Shel Silverstein
By:
September 25, 2009
One of my favorite children’s books, the madcap Lafcadio: The Lion Who Shot Back (1963), by SHEL SILVERSTEIN (1930-99), is about loneliness, friendship, and the perils of too much success — all of which turn out to be common themes in Silverstein’s work. The giddy silliness and attention to rhyming detail of Where the Sidewalk Ends, A Light in the Attic, and his other subversive books for children demonstrate that Silverstein stayed in touch with his inner grade-schooler.
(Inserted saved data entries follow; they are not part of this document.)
$ cat src/rtl/fix_decimate_acc.sv
// fix_decimate_acc: sums OSR signed samples per frame and presents the rescaled result on valid/ready.
// Build option FIX_DECIMATE_SAT_EN: clamp out-of-range results instead of wrapping them.
module fix_decimate_acc
    import fix_decimate_acc_pkg::*;
#(
    parameter int n_int_in   = 8,
    parameter int n_mant_in  = 23,
    parameter int n_int_out  = 8,
    parameter int n_mant_out = 23,
    parameter int OSR        = 8
) (
    input  logic                                     clk,
    input  logic                                     rst,
    input  logic [fix_w(n_int_in, n_mant_in)-1:0]   in,
    input  logic                                     in_valid,
    output logic                                     in_ready,
    input  logic                                     clear,
    output logic [fix_w(n_int_out, n_mant_out)-1:0] out,
    output logic                                     out_valid,
    input  logic                                     out_ready,
    output logic                                     ovf
);

    localparam int AW = acc_w(n_int_in, n_mant_in, OSR);
    localparam int OW = fix_w(n_int_out, n_mant_out);
    localparam int CW = $clog2(OSR);

    logic [CW-1:0]        cnt_q, cnt_d;
    logic signed [AW-1:0] acc_q, acc_d, in_ext, sum;
    logic [OW-1:0]        out_q, out_d, res;
    logic                 out_valid_q, out_valid_d, ovf_q, ovf_d;
    logic                 res_ovf, last, first, accept, done;

    assign in_ext = AW'($signed(in));
    assign last   = cnt_q == CW'(OSR - 1);
    // Only the frame-completing sample must wait for a free holding register.
    assign in_ready = !(last && out_valid_q && !out_ready);
    assign accept   = in_valid && in_ready;
    // A clear restarts the frame, so a sample arriving with it is the first of the new frame.
    assign first = clear || cnt_q == '0;
    assign done  = accept && !clear && last;
    assign sum   = first ? in_ext : acc_q + in_ext;

    fix_round_sat #(
        .AW        (AW),
        .n_mant_in (n_mant_in),
        .n_int_out (n_int_out),
        .n_mant_out(n_mant_out)
    ) u_round (
        .sum_i(sum),
        .res_o(res),
        .ovf_o(res_ovf)
    );

    // Next-state for frame counter, accumulator, holding register and sticky overflow.
    always_comb begin
        cnt_d       = accept ? (first ? CW'(1) : last ? '0 : cnt_q + CW'(1)) : clear ? '0 : cnt_q;
        acc_d       = accept ? sum : acc_q;
        out_d       = done ? res : out_q;
        out_valid_d = done || (out_valid_q && !out_ready);
        ovf_d       = ovf_q || (done && res_ovf);
    end

    // State registers with asynchronous active-low reset.
    always_ff @(posedge clk or negedge rst) begin
        if (!rst) begin
            cnt_q       <= '0;
            acc_q       <= '0;
            out_q       <= '0;
            out_valid_q <= 1'b0;
            ovf_q       <= 1'b0;
        end else begin
            cnt_q       <= cnt_d;
            acc_q       <= acc_d;
            out_q       <= out_d;
            out_valid_q <= out_valid_d;
            ovf_q       <= ovf_d;
        end
    end

    assign out       = out_q;
    assign out_valid = out_valid_q;
    assign ovf       = ovf_q;

endmodule
<file path="config.mk">
export PLATFORM = sky130hd
export DESIGN_NAME = encoder_rpm_meter_flat
export DESIGN_NICKNAME = d
export VERILOG_FILES = /design/src/rtl/encoder_rpm_meter_pkg.sv /design/src/rtl/encoder_rpm_meter_if.sv /design/src/rtl/encoder_rpm_meter_quad_decoder.sv /design/src/rtl/encoder_rpm_meter.sv /design/src/flat_wrapper.sv
export SDC_FILE = /design/constraint.sdc
export NUM_CORES = 1
export LEC_CHECK = 0
export CAP_MARGIN = 20
export CORE_MARGIN = 5
export CORE_UTILIZATION = 47
export DETAILED_ROUTE_END_ITERATION = 12
export PLACE_DENSITY_LB_ADDON = 0.12
export SETUP_SLACK_MARGIN = 0.4
export SLEW_MARGIN = 20
export SYNTH_ARGS = -nofsm -noshare
export SYNTH_HDL_FRONTEND = slang
export SYNTH_SLANG_ARGS = --single-unit
</file>
<file path="constraint.sdc">
create_clock -name clk_clk -period 7.35 [get_ports clk_clk]
set_clock_uncertainty 0.1 [all_clocks]
set_input_delay 1.1025 -clock clk_clk [delete_from_list [all_inputs] [get_ports clk_clk]]
set_output_delay 1.1025 -clock clk_clk [all_outputs]
set_load 0.01 [all_outputs]
</file>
But what blows your mind is everything else he did, from traveling the world on Playboy’s dime, to skewering American attitudes in one-act plays like The Lady and the Tiger, capturing the stubborn hope of a shackled prisoner still ready to whisper “Psst, now here’s my plan” to his fellow cartoonified inmate, and penning songs that run the gamut from wistful reflection (“I Can’t Touch the Sun,” “The Ballad of Lucy Jordan,” “The Things I Didn’t Say”) to knowing perversion (“Get My Rocks Off,” “Freaking at the Freakers Ball”) to chronicling the trappings of fame (“Cover of the Rolling Stone,” “Sure Hit Songwriter’s Pen”). Like Lafcadio, Silverstein — who died in bed, surrounded by unfinished projects — refused to abide anyone’s expectations, categories, or labels.